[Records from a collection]
========
==> src/rtl/spi_master_mc.sv <==
// spi_master_mc: multi-slave SPI master with run-time CPOL/CPHA/bit order,
// programmable SCK divider and a TX FIFO feeding back-to-back frames.
module spi_master_mc #(
  parameter int DATA_W    = 8,
  parameter int NUM_SS    = 4,
  parameter int DIV_W     = 8,
  parameter int TXF_DEPTH = 4
) (
  input  logic                      i_sys_clk,
  input  logic                      i_sys_rst,
  input  logic [DATA_W-1:0]         i_tx_data,
  input  logic                      i_tx_push,
  output logic                      o_tx_full,
  input  logic                      i_trans_en,
  input  logic                      i_cpol,
  input  logic                      i_cpha,
  input  logic                      i_lsb_first,
  input  logic [DIV_W-1:0]          i_clk_div,
  input  logic [$clog2(NUM_SS)-1:0] i_ss_sel,
  output logic [DATA_W-1:0]         o_rx_data,
  output logic                      o_rx_valid,
  input  logic                      i_rx_pop,
  output logic                      o_interrupt,
  input  logic                      i_irq_clr,
  output logic                      o_rx_ovf,
  output logic                      o_busy,
  output logic                      o_sck,
  output logic                      o_mosi,
  input  logic                      i_miso,
  output logic [NUM_SS-1:0]         o_ss_n
);
  localparam int AW   = $clog2(TXF_DEPTH);
  localparam int SS_W = $clog2(NUM_SS);
  localparam int EW   = $clog2(2 * DATA_W);
  localparam logic [EW-1:0] LAST = EW'(2 * DATA_W - 1);

  typedef enum logic [2:0] {IDLE, SETUP, XFER, HOLD, DESEL} state_t;
  state_t r_state, w_nxt;

  logic [DATA_W-1:0] r_mem [TXF_DEPTH];
  logic [AW:0]       r_wptr, r_rptr;
  logic [DATA_W-1:0] r_tx, r_rx, r_rx_data;
  logic [DIV_W-1:0]  r_cnt, r_div;
  logic [EW-1:0]     r_edge;
  logic [SS_W-1:0]   r_ss;
  logic r_cpha, r_lsb, r_sck, r_mosi, r_miso_q, r_rx_valid, r_ovf, r_irq;
  logic w_empty, w_push, w_pop, w_done, w_half, w_edge, w_sample, w_shift, w_out, w_act;

  assign w_empty   = r_wptr == r_rptr;
  assign o_tx_full = (r_wptr[AW] != r_rptr[AW]) && (r_wptr[AW-1:0] == r_rptr[AW-1:0]);
  assign w_push    = i_tx_push && !o_tx_full;

  always_ff @(posedge i_sys_clk)
    if (w_push) r_mem[r_wptr[AW-1:0]] <= i_tx_data;

  always_ff @(posedge i_sys_clk or negedge i_sys_rst)
    if (!i_sys_rst) begin
      r_wptr <= '0;
      r_rptr <= '0;
    end else begin
      r_wptr <= r_wptr + (AW+1)'(w_push);
      r_rptr <= r_rptr + (AW+1)'(w_pop);
    end

  assign w_half   = r_cnt == r_div;
  assign w_edge   = (r_state == XFER) && w_half;
  // even edge index = leading edge; CPHA selects which parity samples
  assign w_sample = w_edge && (r_edge[0] == r_cpha);
  assign w_shift  = (w_edge && (r_edge[0] != r_cpha)) || (r_state == SETUP && r_cnt == '0 && !r_cpha);
  assign w_out    = r_lsb ? r_tx[0] : r_tx[DATA_W-1];
  assign w_act    = r_state inside {SETUP, XFER, HOLD};

  always_ff @(posedge i_sys_clk or negedge i_sys_rst)
    if (!i_sys_rst) r_state <= IDLE;
    else            r_state <= w_nxt;

  always_comb begin
    w_nxt  = r_state;
    w_pop  = 1'b0;
    w_done = 1'b0;
    case (r_state)
      IDLE:  if (i_trans_en && !w_empty) begin
               w_pop = 1'b1;
               w_nxt = SETUP;
             end
      SETUP: w_nxt = w_half ? XFER : SETUP;
      XFER:  w_nxt = (w_half && r_edge == LAST) ? HOLD : XFER;
      HOLD:  if (w_half) begin
               w_done = 1'b1;
               w_pop  = i_trans_en && !w_empty;
               w_nxt  = !w_pop ? IDLE : (i_ss_sel == r_ss) ? SETUP : DESEL;
             end
      DESEL: w_nxt = w_half ? SETUP : DESEL;
      default: w_nxt = IDLE;
    endcase
  end

  always_ff @(posedge i_sys_clk or negedge i_sys_rst)
    if (!i_sys_rst) begin
      r_tx       <= '0;
      r_rx       <= '0;
      r_rx_data  <= '0;
      r_cnt      <= '0;
      r_div      <= '0;
      r_edge     <= '0;
      r_ss       <= '0;
      r_cpha     <= 1'b0;
      r_lsb      <= 1'b0;
      r_sck      <= 1'b0;
      r_mosi     <= 1'b0;
      r_miso_q   <= 1'b0;
      r_rx_valid <= 1'b0;
      r_ovf      <= 1'b0;
      r_irq      <= 1'b0;
    end else begin
      r_miso_q <= i_miso;
      r_cnt    <= (r_state == IDLE || w_half) ? '0 : r_cnt + 1'b1;
      r_edge   <= (r_state != XFER) ? '0 : r_edge + EW'(w_half);
      if (w_pop) begin
        r_tx   <= r_mem[r_rptr[AW-1:0]];
        r_cpha <= i_cpha;
        r_lsb  <= i_lsb_first;
        r_div  <= i_clk_div;
        r_ss   <= i_ss_sel;
        r_sck  <= i_cpol;
      end else begin
        if (w_shift) begin
          r_mosi <= w_out;
          r_tx   <= r_lsb ? r_tx >> 1 : r_tx << 1;
        end
        if (w_edge) r_sck <= ~r_sck;
      end
      if (w_sample) r_rx <= r_lsb ? {r_miso_q, r_rx[DATA_W-1:1]} : {r_rx[DATA_W-2:0], r_miso_q};
      if (w_done) r_rx_data <= r_rx;
      r_rx_valid <= w_done || (r_rx_valid && !i_rx_pop);
      r_ovf      <= (w_done && r_rx_valid && !i_rx_pop) || (r_ovf && !i_irq_clr);
      r_irq      <= w_done || (r_irq && !i_irq_clr);
    end

  for (genvar s = 0; s < NUM_SS; s++) begin : g_ss
    assign o_ss_n[s] = !(w_act && r_ss == SS_W'(s));
  end

  assign o_sck       = (r_state == IDLE) ? i_cpol : r_sck;
  assign o_mosi      = r_mosi;
  assign o_busy      = r_state != IDLE;
  assign o_rx_data   = r_rx_data;
  assign o_rx_valid  = r_rx_valid;
  assign o_rx_ovf    = r_ovf;
  assign o_interrupt = r_irq;
endmodule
========
Type out the entries once more, precisely.

==> src/rtl/spi_master_mc.sv <==
// spi_master_mc: multi-slave SPI master with run-time CPOL/CPHA/bit order,
// programmable SCK divider and a TX FIFO feeding back-to-back frames.
module spi_master_mc #(
  parameter int DATA_W    = 8,
  parameter int NUM_SS    = 4,
  parameter int DIV_W     = 8,
  parameter int TXF_DEPTH = 4
) (
  input  logic                      i_sys_clk,
  input  logic                      i_sys_rst,
  input  logic [DATA_W-1:0]         i_tx_data,
  input  logic                      i_tx_push,
  output logic                      o_tx_full,
  input  logic                      i_trans_en,
  input  logic                      i_cpol,
  input  logic                      i_cpha,
  input  logic                      i_lsb_first,
  input  logic [DIV_W-1:0]          i_clk_div,
  input  logic [$clog2(NUM_SS)-1:0] i_ss_sel,
  output logic [DATA_W-1:0]         o_rx_data,
  output logic                      o_rx_valid,
  input  logic                      i_rx_pop,
  output logic                      o_interrupt,
  input  logic                      i_irq_clr,
  output logic                      o_rx_ovf,
  output logic                      o_busy,
  output logic                      o_sck,
  output logic                      o_mosi,
  input  logic                      i_miso,
  output logic [NUM_SS-1:0]         o_ss_n
);
  localparam int AW   = $clog2(TXF_DEPTH);
  localparam int SS_W = $clog2(NUM_SS);
  localparam int EW   = $clog2(2 * DATA_W);
  localparam logic [EW-1:0] LAST = EW'(2 * DATA_W - 1);

  typedef enum logic [2:0] {IDLE, SETUP, XFER, HOLD, DESEL} state_t;
  state_t r_state, w_nxt;

  logic [DATA_W-1:0] r_mem [TXF_DEPTH];
  logic [AW:0]       r_wptr, r_rptr;
  logic [DATA_W-1:0] r_tx, r_rx, r_rx_data;
  logic [DIV_W-1:0]  r_cnt, r_div;
  logic [EW-1:0]     r_edge;
  logic [SS_W-1:0]   r_ss;
  logic r_cpha, r_lsb, r_sck, r_mosi, r_miso_q, r_rx_valid, r_ovf, r_irq;
  logic w_empty, w_push, w_pop, w_done, w_half, w_edge, w_sample, w_shift, w_out, w_act;

  assign w_empty   = r_wptr == r_rptr;
  assign o_tx_full = (r_wptr[AW] != r_rptr[AW]) && (r_wptr[AW-1:0] == r_rptr[AW-1:0]);
  assign w_push    = i_tx_push && !o_tx_full;

  always_ff @(posedge i_sys_clk)
    if (w_push) r_mem[r_wptr[AW-1:0]] <= i_tx_data;

  always_ff @(posedge i_sys_clk or negedge i_sys_rst)
    if (!i_sys_rst) begin
      r_wptr <= '0;
      r_rptr <= '0;
    end else begin
      r_wptr <= r_wptr + (AW+1)'(w_push);
      r_rptr <= r_rptr + (AW+1)'(w_pop);
    end

  assign w_half   = r_cnt == r_div;
  assign w_edge   = (r_state == XFER) && w_half;
  // even edge index = leading edge; CPHA selects which parity samples
  assign w_sample = w_edge && (r_edge[0] == r_cpha);
  assign w_shift  = (w_edge && (r_edge[0] != r_cpha)) || (r_state == SETUP && r_cnt == '0 && !r_cpha);
  assign w_out    = r_lsb ? r_tx[0] : r_tx[DATA_W-1];
  assign w_act    = r_state inside {SETUP, XFER, HOLD};

  always_ff @(posedge i_sys_clk or negedge i_sys_rst)
    if (!i_sys_rst) r_state <= IDLE;
    else            r_state <= w_nxt;

  always_comb begin
    w_nxt  = r_state;
    w_pop  = 1'b0;
    w_done = 1'b0;
    case (r_state)
      IDLE:  if (i_trans_en && !w_empty) begin
               w_pop = 1'b1;
               w_nxt = SETUP;
             end
      SETUP: w_nxt = w_half ? XFER : SETUP;
      XFER:  w_nxt = (w_half && r_edge == LAST) ? HOLD : XFER;
      HOLD:  if (w_half) begin
               w_done = 1'b1;
               w_pop  = i_trans_en && !w_empty;
               w_nxt  = !w_pop ? IDLE : (i_ss_sel == r_ss) ? SETUP : DESEL;
             end
      DESEL: w_nxt = w_half ? SETUP : DESEL;
      default: w_nxt = IDLE;
    endcase
  end

  always_ff @(posedge i_sys_clk or negedge i_sys_rst)
    if (!i_sys_rst) begin
      r_tx       <= '0;
      r_rx       <= '0;
      r_rx_data  <= '0;
      r_cnt      <= '0;
      r_div      <= '0;
      r_edge     <= '0;
      r_ss       <= '0;
      r_cpha     <= 1'b0;
      r_lsb      <= 1'b0;
      r_sck      <= 1'b0;
      r_mosi     <= 1'b0;
      r_miso_q   <= 1'b0;
      r_rx_valid <= 1'b0;
      r_ovf      <= 1'b0;
      r_irq      <= 1'b0;
    end else begin
      r_miso_q <= i_miso;
      r_cnt    <= (r_state == IDLE || w_half) ? '0 : r_cnt + 1'b1;
      r_edge   <= (r_state != XFER) ? '0 : r_edge + EW'(w_half);
      if (w_pop) begin
        r_tx   <= r_mem[r_rptr[AW-1:0]];
        r_cpha <= i_cpha;
        r_lsb  <= i_lsb_first;
        r_div  <= i_clk_div;
        r_ss   <= i_ss_sel;
        r_sck  <= i_cpol;
      end else begin
        if (w_shift) begin
          r_mosi <= w_out;
          r_tx   <= r_lsb ? r_tx >> 1 : r_tx << 1;
        end
        if (w_edge) r_sck <= ~r_sck;
      end
      if (w_sample) r_rx <= r_lsb ? {r_miso_q, r_rx[DATA_W-1:1]} : {r_rx[DATA_W-2:0], r_miso_q};
      if (w_done) r_rx_data <= r_rx;
      r_rx_valid <= w_done || (r_rx_valid && !i_rx_pop);
      r_ovf      <= (w_done && r_rx_valid && !i_rx_pop) || (r_ovf && !i_irq_clr);
      r_irq      <= w_done || (r_irq && !i_irq_clr);
    end

  for (genvar s = 0; s < NUM_SS; s++) begin : g_ss
    assign o_ss_n[s] = !(w_act && r_ss == SS_W'(s));
  end

  assign o_sck       = (r_state == IDLE) ? i_cpol : r_sck;
  assign o_mosi      = r_mosi;
  assign o_busy      = r_state != IDLE;
  assign o_rx_data   = r_rx_data;
  assign o_rx_valid  = r_rx_valid;
  assign o_rx_ovf    = r_ovf;
  assign o_interrupt = r_irq;
endmodule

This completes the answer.